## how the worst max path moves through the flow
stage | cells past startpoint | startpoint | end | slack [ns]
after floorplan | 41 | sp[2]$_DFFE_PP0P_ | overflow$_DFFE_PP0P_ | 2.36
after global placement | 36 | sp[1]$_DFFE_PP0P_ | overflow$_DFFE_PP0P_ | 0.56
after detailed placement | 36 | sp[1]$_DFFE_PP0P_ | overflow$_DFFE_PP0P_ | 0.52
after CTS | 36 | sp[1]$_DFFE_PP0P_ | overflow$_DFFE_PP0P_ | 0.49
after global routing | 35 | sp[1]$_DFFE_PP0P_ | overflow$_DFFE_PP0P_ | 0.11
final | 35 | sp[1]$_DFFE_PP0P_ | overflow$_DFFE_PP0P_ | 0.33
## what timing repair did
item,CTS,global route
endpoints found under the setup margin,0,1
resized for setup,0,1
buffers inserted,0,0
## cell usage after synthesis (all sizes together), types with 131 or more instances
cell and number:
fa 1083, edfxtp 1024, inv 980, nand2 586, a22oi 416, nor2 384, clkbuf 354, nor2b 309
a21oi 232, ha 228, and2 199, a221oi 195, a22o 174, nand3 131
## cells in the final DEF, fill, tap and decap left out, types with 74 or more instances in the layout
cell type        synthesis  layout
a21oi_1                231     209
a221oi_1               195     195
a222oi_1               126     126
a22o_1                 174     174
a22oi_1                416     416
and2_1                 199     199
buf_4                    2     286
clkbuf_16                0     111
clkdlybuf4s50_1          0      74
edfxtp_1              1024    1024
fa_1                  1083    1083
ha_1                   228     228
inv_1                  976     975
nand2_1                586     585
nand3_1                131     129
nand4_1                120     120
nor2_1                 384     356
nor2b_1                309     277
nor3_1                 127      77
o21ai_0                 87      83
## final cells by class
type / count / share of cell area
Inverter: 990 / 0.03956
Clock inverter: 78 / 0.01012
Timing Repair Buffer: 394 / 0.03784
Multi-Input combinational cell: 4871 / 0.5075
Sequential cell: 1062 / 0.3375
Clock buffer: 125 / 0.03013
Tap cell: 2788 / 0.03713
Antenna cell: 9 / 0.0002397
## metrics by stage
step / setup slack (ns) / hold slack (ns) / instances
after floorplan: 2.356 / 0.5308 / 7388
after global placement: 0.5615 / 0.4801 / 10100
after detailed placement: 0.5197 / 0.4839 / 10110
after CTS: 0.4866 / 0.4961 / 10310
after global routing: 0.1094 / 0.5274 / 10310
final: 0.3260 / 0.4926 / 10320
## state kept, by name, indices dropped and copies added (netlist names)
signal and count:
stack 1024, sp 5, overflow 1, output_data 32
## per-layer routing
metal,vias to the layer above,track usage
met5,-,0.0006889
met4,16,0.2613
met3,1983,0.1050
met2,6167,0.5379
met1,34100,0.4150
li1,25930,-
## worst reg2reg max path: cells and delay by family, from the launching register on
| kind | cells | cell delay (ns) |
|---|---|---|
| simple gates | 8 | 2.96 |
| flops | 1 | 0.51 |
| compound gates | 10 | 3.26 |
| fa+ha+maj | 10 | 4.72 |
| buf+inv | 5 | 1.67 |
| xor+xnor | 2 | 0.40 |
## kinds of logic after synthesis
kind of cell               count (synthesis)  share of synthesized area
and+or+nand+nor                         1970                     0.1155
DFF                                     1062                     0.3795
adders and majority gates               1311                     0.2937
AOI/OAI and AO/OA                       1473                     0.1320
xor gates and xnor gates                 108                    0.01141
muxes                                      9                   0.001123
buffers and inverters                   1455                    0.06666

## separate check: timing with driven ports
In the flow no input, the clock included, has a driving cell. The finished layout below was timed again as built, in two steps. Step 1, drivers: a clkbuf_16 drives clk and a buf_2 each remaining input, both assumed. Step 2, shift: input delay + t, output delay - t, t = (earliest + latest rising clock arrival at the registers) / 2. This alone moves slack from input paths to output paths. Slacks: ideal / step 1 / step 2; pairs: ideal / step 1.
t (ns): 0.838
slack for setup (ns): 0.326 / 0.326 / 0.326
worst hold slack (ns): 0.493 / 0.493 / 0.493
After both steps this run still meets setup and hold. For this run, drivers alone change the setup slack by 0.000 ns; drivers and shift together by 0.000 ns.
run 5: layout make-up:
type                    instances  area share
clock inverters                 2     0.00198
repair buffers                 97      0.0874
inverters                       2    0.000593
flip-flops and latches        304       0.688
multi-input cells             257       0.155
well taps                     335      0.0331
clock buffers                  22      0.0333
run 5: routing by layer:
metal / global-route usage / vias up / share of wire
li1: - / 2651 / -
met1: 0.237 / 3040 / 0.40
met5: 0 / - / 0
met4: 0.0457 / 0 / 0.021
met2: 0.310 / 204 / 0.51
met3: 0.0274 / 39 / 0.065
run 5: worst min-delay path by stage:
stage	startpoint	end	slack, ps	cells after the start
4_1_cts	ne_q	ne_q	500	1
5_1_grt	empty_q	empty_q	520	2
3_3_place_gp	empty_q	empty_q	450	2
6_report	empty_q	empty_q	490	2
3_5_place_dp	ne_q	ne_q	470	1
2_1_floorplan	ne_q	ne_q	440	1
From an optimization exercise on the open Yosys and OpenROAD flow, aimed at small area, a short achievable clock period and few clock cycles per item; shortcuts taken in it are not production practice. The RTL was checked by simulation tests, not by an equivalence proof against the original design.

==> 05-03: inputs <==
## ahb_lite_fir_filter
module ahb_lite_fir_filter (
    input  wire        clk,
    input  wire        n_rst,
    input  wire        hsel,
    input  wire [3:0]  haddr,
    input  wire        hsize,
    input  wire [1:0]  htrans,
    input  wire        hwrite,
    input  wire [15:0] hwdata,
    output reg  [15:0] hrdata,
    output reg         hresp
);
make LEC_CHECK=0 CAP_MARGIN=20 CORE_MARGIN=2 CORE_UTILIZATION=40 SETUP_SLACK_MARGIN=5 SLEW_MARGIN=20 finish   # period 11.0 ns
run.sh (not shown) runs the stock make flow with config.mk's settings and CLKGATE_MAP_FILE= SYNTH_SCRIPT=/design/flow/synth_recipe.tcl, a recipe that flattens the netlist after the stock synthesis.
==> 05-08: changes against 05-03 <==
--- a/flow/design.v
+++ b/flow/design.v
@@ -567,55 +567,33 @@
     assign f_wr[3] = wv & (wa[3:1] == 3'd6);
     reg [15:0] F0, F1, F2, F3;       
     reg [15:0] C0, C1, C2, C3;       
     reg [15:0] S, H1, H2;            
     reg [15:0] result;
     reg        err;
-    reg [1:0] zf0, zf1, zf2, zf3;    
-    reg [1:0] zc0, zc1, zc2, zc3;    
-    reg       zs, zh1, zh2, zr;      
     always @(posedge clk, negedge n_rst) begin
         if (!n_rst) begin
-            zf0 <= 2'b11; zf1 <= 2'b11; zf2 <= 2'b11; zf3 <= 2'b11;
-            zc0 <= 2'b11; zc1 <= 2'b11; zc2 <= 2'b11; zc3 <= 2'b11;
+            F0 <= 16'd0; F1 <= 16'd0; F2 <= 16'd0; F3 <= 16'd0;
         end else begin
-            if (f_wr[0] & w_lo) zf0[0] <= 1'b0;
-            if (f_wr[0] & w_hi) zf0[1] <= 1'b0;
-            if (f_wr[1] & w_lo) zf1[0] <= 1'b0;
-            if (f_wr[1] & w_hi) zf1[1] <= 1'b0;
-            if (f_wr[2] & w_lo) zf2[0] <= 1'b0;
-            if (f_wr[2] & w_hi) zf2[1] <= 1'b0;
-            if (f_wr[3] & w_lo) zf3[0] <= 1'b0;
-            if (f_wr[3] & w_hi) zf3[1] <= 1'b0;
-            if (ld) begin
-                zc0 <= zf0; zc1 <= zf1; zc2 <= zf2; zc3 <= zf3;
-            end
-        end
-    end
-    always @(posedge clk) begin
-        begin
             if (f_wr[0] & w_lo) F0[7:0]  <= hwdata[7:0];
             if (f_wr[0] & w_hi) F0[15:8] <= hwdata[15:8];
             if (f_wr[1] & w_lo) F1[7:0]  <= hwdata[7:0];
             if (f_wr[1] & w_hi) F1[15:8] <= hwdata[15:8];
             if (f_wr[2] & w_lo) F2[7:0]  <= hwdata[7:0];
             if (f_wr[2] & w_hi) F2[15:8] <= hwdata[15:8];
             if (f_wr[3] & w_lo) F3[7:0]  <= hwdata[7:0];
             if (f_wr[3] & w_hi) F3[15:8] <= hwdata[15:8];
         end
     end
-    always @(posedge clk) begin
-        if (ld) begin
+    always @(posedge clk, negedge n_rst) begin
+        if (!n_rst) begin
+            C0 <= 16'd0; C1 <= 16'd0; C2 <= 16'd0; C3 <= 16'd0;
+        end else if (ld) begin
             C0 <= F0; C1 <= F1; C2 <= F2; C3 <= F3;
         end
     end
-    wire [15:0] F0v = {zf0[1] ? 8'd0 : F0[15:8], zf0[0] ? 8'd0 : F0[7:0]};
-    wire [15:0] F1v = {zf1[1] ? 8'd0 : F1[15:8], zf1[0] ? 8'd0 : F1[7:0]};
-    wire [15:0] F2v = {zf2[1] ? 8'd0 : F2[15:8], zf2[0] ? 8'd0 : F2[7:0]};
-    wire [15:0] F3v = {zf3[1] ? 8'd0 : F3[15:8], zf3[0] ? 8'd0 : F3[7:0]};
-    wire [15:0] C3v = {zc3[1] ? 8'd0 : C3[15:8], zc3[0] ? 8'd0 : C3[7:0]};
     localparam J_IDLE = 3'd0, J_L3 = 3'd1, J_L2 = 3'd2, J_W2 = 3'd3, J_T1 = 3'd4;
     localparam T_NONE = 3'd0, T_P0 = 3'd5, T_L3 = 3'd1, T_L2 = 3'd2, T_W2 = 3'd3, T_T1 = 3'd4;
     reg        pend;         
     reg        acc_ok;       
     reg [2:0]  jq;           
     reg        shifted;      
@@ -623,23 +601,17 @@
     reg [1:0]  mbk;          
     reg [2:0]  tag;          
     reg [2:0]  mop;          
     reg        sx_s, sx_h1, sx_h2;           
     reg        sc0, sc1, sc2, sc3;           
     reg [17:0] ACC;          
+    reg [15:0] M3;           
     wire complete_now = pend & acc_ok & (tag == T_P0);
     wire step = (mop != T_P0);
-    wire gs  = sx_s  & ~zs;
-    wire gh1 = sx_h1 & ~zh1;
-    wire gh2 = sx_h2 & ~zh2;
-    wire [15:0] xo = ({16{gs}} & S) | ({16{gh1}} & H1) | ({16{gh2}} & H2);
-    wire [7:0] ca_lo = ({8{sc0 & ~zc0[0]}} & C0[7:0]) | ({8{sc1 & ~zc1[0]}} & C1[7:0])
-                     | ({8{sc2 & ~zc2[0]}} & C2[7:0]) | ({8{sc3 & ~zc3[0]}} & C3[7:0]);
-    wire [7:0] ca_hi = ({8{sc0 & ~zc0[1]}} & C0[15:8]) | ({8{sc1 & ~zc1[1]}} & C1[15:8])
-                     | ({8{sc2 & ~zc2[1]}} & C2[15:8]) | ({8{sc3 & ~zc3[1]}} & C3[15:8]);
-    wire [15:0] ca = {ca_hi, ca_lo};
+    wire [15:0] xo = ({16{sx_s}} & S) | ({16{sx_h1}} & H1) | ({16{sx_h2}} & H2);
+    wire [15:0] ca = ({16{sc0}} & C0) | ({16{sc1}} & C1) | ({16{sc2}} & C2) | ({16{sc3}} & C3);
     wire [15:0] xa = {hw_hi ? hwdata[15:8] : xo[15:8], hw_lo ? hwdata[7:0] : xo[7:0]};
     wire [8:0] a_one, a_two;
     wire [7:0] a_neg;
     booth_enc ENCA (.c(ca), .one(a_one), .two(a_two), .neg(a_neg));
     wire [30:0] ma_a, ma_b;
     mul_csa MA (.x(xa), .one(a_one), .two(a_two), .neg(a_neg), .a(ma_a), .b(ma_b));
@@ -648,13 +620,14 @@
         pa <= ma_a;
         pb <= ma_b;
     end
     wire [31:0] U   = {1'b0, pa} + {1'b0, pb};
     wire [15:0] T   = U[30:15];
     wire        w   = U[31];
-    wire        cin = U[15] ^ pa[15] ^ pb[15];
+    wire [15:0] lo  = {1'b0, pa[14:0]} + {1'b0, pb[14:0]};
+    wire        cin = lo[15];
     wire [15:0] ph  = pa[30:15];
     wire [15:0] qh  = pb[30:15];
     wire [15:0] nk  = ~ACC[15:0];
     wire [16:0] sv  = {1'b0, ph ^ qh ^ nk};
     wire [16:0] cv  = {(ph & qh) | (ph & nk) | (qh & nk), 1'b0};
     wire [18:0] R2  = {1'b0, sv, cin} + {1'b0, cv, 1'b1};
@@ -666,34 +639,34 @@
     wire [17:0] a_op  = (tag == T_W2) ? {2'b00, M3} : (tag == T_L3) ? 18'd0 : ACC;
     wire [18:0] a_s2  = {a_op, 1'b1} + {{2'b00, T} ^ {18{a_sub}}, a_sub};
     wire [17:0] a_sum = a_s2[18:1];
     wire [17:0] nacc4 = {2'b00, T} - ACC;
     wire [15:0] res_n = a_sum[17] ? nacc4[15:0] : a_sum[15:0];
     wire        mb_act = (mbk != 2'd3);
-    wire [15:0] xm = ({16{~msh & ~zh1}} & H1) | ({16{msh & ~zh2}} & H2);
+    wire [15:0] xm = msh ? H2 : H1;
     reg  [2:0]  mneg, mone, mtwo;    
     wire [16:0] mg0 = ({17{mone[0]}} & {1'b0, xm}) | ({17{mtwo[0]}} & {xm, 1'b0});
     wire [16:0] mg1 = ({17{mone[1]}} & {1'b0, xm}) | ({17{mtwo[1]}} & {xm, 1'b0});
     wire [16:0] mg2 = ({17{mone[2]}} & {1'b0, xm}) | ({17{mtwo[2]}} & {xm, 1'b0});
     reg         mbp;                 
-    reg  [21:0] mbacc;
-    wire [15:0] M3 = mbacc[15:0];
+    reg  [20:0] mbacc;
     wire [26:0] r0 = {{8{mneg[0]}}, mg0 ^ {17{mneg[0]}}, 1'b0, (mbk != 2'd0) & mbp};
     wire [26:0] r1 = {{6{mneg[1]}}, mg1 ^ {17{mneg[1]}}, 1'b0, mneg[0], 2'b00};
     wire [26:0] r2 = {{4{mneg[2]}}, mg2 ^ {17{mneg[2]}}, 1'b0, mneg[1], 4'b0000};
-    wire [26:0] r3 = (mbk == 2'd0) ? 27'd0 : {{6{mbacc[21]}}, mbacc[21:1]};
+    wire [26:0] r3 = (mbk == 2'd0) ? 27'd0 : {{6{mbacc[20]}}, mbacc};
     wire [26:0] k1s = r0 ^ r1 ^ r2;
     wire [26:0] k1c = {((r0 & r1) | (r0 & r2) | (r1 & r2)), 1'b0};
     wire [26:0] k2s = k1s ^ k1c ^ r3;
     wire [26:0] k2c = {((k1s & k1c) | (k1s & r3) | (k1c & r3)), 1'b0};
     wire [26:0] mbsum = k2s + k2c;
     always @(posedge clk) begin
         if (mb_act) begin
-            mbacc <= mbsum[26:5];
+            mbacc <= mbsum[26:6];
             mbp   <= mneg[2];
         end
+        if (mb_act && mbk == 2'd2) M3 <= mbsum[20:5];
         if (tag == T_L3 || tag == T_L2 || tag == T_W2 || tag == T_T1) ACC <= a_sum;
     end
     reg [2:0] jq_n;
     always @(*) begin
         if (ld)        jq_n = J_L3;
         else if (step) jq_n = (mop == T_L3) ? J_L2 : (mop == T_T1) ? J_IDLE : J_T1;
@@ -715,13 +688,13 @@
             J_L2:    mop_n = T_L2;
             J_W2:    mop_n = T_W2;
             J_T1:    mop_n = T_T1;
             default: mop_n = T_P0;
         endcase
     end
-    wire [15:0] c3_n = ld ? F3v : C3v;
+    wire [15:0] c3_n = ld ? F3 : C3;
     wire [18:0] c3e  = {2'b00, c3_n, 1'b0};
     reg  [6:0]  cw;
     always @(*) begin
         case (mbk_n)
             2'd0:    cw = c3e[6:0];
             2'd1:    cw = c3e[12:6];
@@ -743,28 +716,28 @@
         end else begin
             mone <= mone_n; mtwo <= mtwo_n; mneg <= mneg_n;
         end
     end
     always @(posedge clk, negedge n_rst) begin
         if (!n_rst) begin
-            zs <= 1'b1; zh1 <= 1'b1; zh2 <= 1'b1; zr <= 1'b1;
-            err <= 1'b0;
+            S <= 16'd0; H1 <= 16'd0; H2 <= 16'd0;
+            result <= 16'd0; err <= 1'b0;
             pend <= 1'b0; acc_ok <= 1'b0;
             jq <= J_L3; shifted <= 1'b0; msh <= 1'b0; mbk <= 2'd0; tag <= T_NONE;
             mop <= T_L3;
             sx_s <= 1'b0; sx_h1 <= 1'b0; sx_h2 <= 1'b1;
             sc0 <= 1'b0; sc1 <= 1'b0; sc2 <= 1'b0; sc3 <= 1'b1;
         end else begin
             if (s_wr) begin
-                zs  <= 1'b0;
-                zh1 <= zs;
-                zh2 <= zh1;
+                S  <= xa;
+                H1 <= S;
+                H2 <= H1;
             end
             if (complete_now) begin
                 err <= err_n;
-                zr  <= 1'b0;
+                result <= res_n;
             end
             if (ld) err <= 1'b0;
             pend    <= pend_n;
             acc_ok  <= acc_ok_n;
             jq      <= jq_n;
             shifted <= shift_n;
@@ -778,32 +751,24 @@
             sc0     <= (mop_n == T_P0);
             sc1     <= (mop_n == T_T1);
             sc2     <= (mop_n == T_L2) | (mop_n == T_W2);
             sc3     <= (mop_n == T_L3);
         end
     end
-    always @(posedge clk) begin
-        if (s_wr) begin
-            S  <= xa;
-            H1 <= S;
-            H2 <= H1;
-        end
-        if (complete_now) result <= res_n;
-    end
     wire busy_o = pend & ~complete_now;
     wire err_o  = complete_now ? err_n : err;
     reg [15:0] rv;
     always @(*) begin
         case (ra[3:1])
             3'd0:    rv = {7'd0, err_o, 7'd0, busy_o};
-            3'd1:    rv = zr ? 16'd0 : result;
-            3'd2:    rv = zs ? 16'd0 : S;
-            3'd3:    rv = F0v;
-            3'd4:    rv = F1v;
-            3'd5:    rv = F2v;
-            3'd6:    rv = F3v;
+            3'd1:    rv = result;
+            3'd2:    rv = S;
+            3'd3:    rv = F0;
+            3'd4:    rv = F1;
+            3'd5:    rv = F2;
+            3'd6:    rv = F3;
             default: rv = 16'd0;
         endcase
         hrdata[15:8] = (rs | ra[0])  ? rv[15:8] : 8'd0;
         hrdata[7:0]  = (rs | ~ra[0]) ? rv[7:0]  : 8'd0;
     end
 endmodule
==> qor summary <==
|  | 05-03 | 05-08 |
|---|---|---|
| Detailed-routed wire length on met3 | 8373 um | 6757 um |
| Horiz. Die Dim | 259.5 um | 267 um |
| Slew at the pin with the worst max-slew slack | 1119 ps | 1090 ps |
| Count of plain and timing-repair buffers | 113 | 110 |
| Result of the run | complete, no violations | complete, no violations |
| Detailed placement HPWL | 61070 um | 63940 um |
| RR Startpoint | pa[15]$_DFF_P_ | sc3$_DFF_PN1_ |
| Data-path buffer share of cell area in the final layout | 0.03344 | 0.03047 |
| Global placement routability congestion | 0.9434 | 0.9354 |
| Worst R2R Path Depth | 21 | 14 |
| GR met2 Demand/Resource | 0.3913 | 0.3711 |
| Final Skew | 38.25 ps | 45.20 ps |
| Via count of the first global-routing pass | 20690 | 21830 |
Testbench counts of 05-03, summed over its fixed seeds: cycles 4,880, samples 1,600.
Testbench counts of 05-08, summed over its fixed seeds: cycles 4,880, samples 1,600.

-- -- --

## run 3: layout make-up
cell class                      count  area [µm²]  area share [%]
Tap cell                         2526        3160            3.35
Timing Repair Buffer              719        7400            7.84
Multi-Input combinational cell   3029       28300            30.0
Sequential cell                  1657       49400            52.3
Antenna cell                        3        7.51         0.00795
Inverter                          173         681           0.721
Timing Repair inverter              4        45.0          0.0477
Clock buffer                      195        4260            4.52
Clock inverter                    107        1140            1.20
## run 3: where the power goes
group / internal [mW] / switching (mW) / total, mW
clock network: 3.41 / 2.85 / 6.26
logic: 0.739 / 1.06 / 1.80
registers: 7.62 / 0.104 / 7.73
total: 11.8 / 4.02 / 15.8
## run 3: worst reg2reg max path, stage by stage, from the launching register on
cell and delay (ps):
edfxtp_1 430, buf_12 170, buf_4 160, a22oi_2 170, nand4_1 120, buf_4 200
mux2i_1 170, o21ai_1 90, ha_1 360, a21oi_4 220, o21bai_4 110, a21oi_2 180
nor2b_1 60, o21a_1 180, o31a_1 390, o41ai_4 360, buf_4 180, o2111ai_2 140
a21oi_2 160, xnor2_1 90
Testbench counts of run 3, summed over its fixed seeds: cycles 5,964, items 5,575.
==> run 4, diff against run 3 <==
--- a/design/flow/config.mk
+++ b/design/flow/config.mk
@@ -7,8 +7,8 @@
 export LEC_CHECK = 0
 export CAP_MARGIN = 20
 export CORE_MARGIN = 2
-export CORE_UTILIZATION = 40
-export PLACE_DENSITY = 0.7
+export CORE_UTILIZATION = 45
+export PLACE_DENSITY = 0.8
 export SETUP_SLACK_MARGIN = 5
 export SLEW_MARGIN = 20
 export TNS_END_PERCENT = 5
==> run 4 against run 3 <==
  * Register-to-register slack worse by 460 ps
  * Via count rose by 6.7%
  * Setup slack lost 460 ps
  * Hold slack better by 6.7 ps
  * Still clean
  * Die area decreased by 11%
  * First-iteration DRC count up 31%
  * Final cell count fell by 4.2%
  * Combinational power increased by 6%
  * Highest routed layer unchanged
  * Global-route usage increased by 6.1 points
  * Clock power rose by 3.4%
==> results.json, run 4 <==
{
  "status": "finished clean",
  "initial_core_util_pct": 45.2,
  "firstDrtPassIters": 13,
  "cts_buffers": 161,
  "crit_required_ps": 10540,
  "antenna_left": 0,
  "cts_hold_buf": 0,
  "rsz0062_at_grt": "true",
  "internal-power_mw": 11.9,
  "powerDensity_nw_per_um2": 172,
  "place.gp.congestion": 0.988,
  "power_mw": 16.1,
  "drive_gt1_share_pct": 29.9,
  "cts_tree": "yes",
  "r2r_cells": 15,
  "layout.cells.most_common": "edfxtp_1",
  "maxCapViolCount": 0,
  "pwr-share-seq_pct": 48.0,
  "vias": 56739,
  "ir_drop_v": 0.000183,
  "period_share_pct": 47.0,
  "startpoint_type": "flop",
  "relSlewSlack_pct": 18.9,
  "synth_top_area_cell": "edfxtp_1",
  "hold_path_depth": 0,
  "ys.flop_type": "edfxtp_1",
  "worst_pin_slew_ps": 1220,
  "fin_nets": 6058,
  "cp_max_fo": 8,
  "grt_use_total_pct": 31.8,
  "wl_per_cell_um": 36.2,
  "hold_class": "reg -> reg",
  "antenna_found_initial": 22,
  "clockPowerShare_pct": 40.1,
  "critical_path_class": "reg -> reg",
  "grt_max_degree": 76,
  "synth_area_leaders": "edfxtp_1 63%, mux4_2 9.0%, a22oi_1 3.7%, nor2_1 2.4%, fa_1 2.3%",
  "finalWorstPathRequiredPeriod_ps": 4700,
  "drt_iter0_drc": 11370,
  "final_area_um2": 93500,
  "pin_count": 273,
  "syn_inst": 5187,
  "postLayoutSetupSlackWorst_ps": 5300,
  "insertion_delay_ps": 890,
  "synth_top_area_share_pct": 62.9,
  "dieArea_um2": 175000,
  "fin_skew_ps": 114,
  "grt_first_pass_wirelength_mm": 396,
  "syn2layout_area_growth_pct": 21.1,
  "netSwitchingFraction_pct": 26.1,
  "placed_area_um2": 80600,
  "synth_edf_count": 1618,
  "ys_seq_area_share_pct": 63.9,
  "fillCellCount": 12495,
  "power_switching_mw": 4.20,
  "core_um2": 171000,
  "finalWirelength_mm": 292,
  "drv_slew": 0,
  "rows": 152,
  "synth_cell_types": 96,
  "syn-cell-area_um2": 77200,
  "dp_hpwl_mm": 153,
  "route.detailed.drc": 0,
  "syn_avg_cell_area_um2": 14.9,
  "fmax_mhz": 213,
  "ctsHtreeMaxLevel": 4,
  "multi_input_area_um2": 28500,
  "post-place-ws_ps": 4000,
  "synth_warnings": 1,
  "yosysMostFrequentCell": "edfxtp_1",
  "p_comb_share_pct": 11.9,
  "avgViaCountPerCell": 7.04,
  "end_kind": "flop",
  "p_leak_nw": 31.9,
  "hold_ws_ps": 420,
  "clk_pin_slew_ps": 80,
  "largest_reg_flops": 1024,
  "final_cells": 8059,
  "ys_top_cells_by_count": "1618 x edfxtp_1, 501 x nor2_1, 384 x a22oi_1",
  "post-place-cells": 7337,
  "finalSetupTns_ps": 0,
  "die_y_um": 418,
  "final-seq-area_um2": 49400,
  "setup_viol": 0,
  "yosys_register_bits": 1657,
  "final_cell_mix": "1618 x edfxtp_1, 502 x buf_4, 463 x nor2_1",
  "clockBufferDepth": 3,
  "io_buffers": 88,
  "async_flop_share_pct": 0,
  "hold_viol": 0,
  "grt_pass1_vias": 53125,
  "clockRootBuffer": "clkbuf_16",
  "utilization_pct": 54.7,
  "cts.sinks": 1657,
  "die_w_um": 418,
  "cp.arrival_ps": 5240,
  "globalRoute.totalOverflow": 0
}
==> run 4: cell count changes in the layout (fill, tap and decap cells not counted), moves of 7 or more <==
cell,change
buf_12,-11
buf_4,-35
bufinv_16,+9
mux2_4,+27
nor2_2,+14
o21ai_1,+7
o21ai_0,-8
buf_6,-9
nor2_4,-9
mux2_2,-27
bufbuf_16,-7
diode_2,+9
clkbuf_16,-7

-- -- --

◆ **WHAT IS REQUIRED**: Restate word for word only the lines above from the line containing "## how the worst" to the line containing "step / setup", both of them included.

◆ **WRITTEN REPLY**:
## how the worst max path moves through the flow
stage | cells past startpoint | startpoint | end | slack [ns]
after floorplan | 41 | sp[2]$_DFFE_PP0P_ | overflow$_DFFE_PP0P_ | 2.36
after global placement | 36 | sp[1]$_DFFE_PP0P_ | overflow$_DFFE_PP0P_ | 0.56
after detailed placement | 36 | sp[1]$_DFFE_PP0P_ | overflow$_DFFE_PP0P_ | 0.52
after CTS | 36 | sp[1]$_DFFE_PP0P_ | overflow$_DFFE_PP0P_ | 0.49
after global routing | 35 | sp[1]$_DFFE_PP0P_ | overflow$_DFFE_PP0P_ | 0.11
final | 35 | sp[1]$_DFFE_PP0P_ | overflow$_DFFE_PP0P_ | 0.33
## what timing repair did
item,CTS,global route
endpoints found under the setup margin,0,1
resized for setup,0,1
buffers inserted,0,0
## cell usage after synthesis (all sizes together), types with 131 or more instances
cell and number:
fa 1083, edfxtp 1024, inv 980, nand2 586, a22oi 416, nor2 384, clkbuf 354, nor2b 309
a21oi 232, ha 228, and2 199, a221oi 195, a22o 174, nand3 131
## cells in the final DEF, fill, tap and decap left out, types with 74 or more instances in the layout
cell type        synthesis  layout
a21oi_1                231     209
a221oi_1               195     195
a222oi_1               126     126
a22o_1                 174     174
a22oi_1                416     416
and2_1                 199     199
buf_4                    2     286
clkbuf_16                0     111
clkdlybuf4s50_1          0      74
edfxtp_1              1024    1024
fa_1                  1083    1083
ha_1                   228     228
inv_1                  976     975
nand2_1                586     585
nand3_1                131     129
nand4_1                120     120
nor2_1                 384     356
nor2b_1                309     277
nor3_1                 127      77
o21ai_0                 87      83
## final cells by class
type / count / share of cell area
Inverter: 990 / 0.03956
Clock inverter: 78 / 0.01012
Timing Repair Buffer: 394 / 0.03784
Multi-Input combinational cell: 4871 / 0.5075
Sequential cell: 1062 / 0.3375
Clock buffer: 125 / 0.03013
Tap cell: 2788 / 0.03713
Antenna cell: 9 / 0.0002397
## metrics by stage
step / setup slack (ns) / hold slack (ns) / instances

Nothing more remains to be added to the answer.